Thursday, October 16. 2008 at 19:52 (Reply)
Thursday, October 16. 2008 at 22:06 (Reply)
This was when I tried with Solaris 10 Update 4.
Wednesday, January 7. 2009 at 19:08 (Reply)
From lockfs(1M):
The options are mutually exclusive: wndheuf. If you do
specify more than one of these options on a lockfs command
line, the utility does not protest and invokes only the last
option specified.
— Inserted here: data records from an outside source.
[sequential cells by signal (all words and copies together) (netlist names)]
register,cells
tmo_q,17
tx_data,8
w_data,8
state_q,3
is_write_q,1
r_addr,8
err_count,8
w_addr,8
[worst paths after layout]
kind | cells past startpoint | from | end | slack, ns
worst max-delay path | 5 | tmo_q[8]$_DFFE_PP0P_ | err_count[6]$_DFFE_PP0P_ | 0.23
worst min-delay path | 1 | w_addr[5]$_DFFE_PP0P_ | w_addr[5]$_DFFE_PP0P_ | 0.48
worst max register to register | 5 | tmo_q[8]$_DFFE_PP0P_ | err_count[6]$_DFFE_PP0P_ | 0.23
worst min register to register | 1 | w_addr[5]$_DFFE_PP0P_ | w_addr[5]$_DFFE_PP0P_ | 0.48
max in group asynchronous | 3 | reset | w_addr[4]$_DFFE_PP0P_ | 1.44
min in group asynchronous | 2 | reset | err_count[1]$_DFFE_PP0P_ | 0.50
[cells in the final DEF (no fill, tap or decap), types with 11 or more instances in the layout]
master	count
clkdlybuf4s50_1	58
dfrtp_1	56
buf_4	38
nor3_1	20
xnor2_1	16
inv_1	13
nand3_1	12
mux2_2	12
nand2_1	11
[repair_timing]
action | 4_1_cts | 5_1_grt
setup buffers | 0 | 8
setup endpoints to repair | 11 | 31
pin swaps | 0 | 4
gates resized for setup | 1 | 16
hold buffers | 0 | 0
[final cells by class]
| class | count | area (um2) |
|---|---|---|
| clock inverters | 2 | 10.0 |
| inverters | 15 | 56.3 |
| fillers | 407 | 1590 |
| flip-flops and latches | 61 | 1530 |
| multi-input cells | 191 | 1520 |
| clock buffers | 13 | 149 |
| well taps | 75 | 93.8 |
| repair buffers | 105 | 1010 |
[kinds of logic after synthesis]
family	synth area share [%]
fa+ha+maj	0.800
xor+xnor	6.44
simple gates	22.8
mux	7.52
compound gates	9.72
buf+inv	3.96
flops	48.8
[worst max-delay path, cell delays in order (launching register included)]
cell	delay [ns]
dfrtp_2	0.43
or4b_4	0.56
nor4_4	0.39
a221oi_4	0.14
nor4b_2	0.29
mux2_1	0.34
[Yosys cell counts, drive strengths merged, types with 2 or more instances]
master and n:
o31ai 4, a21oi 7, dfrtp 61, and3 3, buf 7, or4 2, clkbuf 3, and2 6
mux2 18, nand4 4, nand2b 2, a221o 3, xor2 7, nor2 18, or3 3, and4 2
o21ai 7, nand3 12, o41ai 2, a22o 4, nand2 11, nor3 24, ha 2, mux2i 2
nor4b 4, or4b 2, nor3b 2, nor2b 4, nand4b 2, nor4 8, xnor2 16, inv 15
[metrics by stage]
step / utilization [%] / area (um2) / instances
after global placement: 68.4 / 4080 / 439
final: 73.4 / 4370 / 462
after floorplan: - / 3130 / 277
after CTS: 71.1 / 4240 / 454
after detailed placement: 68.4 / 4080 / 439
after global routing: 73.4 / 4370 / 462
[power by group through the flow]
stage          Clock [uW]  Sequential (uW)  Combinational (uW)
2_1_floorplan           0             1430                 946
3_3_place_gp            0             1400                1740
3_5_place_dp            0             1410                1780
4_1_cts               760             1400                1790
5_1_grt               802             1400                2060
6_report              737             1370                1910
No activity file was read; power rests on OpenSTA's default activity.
<file path="src/rtl/hdmi_pkg.sv">
// Shared HDMI definitions: period encodings, control codes, guard-band words
// and the default 640x480 timing used by the period scheduler.
package hdmi_pkg;

   // HDMI period of the pixel being presented; the encoding is visible on the
   // scheduler's period port and consumed by the channel mux.
   typedef enum logic [1:0] {
      PERIOD_CONTROL  = 2'd0,
      PERIOD_PREAMBLE = 2'd1,
      PERIOD_GUARD    = 2'd2,
      PERIOD_VIDEO    = 2'd3
   } period_t;

   // CTL3..CTL0 values for the green/red control codes
   localparam logic [3:0] CTL_VIDEO_PRE = 4'b0001;
   localparam logic [3:0] CTL_IDLE      = 4'b0000;

   // Video guard-band TMDS words driven by the channel mux during GUARD
   localparam logic [9:0] GUARD_WORD_CH0 = 10'b1011001100;
   localparam logic [9:0] GUARD_WORD_CH1 = 10'b0100110011;
   localparam logic [9:0] GUARD_WORD_CH2 = 10'b1011001100;

   // Default 640x480@60 timing
   localparam int DEF_H_ACTIVE = 640;
   localparam int DEF_H_FP     = 16;
   localparam int DEF_H_SYNC   = 96;
   localparam int DEF_H_BP     = 48;
   localparam int DEF_V_ACTIVE = 480;
   localparam int DEF_V_FP     = 10;
   localparam int DEF_V_SYNC   = 2;
   localparam int DEF_V_BP     = 33;
   localparam int DEF_PRE_LEN  = 8;
   localparam int DEF_GRD_LEN  = 2;

endpackage

</file>
<file path="src/rtl/hdmi_raster_counter.sv">
// Raster position counters. sx/sy are the registered position; nx/ny are the
// position that will be presented after the coming edge, so the parent can
// register decodes that line up with sx/sy without an extra stage.
module hdmi_raster_counter #(
   parameter int H_TOTAL = 800,
   parameter int V_TOTAL = 525
) (
   input  logic        clk_base,
   input  logic        rst,
   input  logic        en,
   output logic [10:0] sx,
   output logic [10:0] sy,
   output logic [10:0] nx,
   output logic [10:0] ny
);

   localparam logic [10:0] H_LAST = 11'(H_TOTAL - 1);
   localparam logic [10:0] V_LAST = 11'(V_TOTAL - 1);

   // Next position: advance one pixel when enabled, line step on column wrap
   always_comb begin
      nx = sx;
      ny = sy;
      if (en) begin
         if (sx == H_LAST) begin
            nx = 11'd0;
            ny = (sy == V_LAST) ? 11'd0 : sy + 11'd1;
         end else begin
            nx = sx + 11'd1;
         end
      end
   end

   // Position register; reset parks on the last pixel so the first advance shows (0,0)
   always_ff @(posedge clk_base or posedge rst) begin
      if (rst) begin
         sx <= H_LAST;
         sy <= V_LAST;
      end else begin
         sx <= nx;
         sy <= ny;
      end
   end

endmodule

</file>
<file path="src/rtl/hdmi_period_scheduler.sv">
// Pixel-clock sequencer for the TMDS encoder bank: raster position, syncs,
// data enable and the HDMI period (CONTROL/PREAMBLE/GUARD/VIDEO) of each pixel.
// Every output is registered from the next-position values so all of them
// describe the pixel shown on sx/sy in the same cycle. The period output is
// the period FSM state register itself.
module hdmi_period_scheduler
   import hdmi_pkg::*;
#(
   parameter int H_ACTIVE = DEF_H_ACTIVE,
   parameter int H_FP     = DEF_H_FP,
   parameter int H_SYNC   = DEF_H_SYNC,
   parameter int H_BP     = DEF_H_BP,
   parameter int V_ACTIVE = DEF_V_ACTIVE,
   parameter int V_FP     = DEF_V_FP,
   parameter int V_SYNC   = DEF_V_SYNC,
   parameter int V_BP     = DEF_V_BP,
   parameter int PRE_LEN  = DEF_PRE_LEN,
   parameter int GRD_LEN  = DEF_GRD_LEN
) (
   input  logic        clk_base,
   input  logic        rst,
   input  logic        en,
   output logic [10:0] sx,
   output logic [10:0] sy,
   output logic        hsync,
   output logic        vsync,
   output logic        vde,
   output logic [1:0]  period,
   output logic [3:0]  ctl,
   output logic        frame_start
);

   localparam int H_TOTAL = H_ACTIVE + H_FP + H_SYNC + H_BP;
   localparam int V_TOTAL = V_ACTIVE + V_FP + V_SYNC + V_BP;

   localparam logic [10:0] HA        = 11'(H_ACTIVE);
   localparam logic [10:0] HS_START  = 11'(H_ACTIVE + H_FP);
   localparam logic [10:0] HS_END    = 11'(H_ACTIVE + H_FP + H_SYNC);
   localparam logic [10:0] VA        = 11'(V_ACTIVE);
   localparam logic [10:0] VS_START  = 11'(V_ACTIVE + V_FP);
   localparam logic [10:0] VS_END    = 11'(V_ACTIVE + V_FP + V_SYNC);
   localparam logic [10:0] PRE_START = 11'(H_TOTAL - PRE_LEN - GRD_LEN);
   localparam logic [10:0] GRD_START = 11'(H_TOTAL - GRD_LEN);
   localparam logic [10:0] V_LAST    = 11'(V_TOTAL - 1);

   logic [10:0] nx, ny, nl;
   period_t     state, state_nx;
   logic        hsync_nx, vsync_nx, vde_nx, fs_nx;
   logic [3:0]  ctl_nx;

   hdmi_raster_counter #(
      .H_TOTAL (H_TOTAL),
      .V_TOTAL (V_TOTAL)
   ) u_raster (
      .clk_base (clk_base),
      .rst      (rst),
      .en       (en),
      .sx       (sx),
      .sy       (sy),
      .nx       (nx),
      .ny       (ny)
   );

   // Line that follows the one being presented; preamble is only scheduled
   // at the end of a line when that following line carries video.
   assign nl = (ny == V_LAST) ? 11'd0 : ny + 11'd1;

   // Period FSM next state plus decodes for the pixel (nx, ny).
   // CONTROL -> VIDEO at column 0 covers the first active line after reset,
   // which has no preceding preamble.
   always_comb begin
      state_nx = state;
      if (en) begin
         unique case (state)
            PERIOD_CONTROL: begin
               if ((nx == PRE_START) && (nl < VA))
                  state_nx = PERIOD_PREAMBLE;
               else if ((nx == 11'd0) && (ny < VA))
                  state_nx = PERIOD_VIDEO;
            end
            PERIOD_PREAMBLE: if (nx == GRD_START) state_nx = PERIOD_GUARD;
            PERIOD_GUARD:    if (nx == 11'd0)     state_nx = PERIOD_VIDEO;
            PERIOD_VIDEO:    if (nx == HA)        state_nx = PERIOD_CONTROL;
         endcase
      end
      hsync_nx = (nx >= HS_START) && (nx < HS_END);
      vsync_nx = (ny >= VS_START) && (ny < VS_END);
      vde_nx   = (nx < HA) && (ny < VA);
      ctl_nx   = (state_nx == PERIOD_PREAMBLE) ? CTL_VIDEO_PRE : CTL_IDLE;
      fs_nx    = en && (nx == 11'd0) && (ny == 11'd0);
   end

   // Output and state registers; frozen values follow from nx/ny holding when en=0
   always_ff @(posedge clk_base or posedge rst) begin
      if (rst) begin
         state       <= PERIOD_CONTROL;
         hsync       <= 1'b0;
         vsync       <= 1'b0;
         vde         <= 1'b0;
         ctl         <= CTL_IDLE;
         frame_start <= 1'b0;
      end else begin
         state       <= state_nx;
         hsync       <= hsync_nx;
         vsync       <= vsync_nx;
         vde         <= vde_nx;
         ctl         <= ctl_nx;
         frame_start <= fs_nx;
      end
   end

   assign period = state;

endmodule

</file>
In particular, you cannot specify a flush
(-f) and a lock (for example, -w) on the same command line.
However, all locking operations implicitly perform a flush,
so the -f is superfluous when specifying a lock.
Wednesday, December 29. 2010 at 01:41 (Reply)
I have come across a case where I need to use UFS for an application that has been migrated from solaris 8 to solaris 10 using ZFS, but the application doesn't work on ZFS. There is a later version of this app that works on ZFS, but upgrading to that is part of a future project.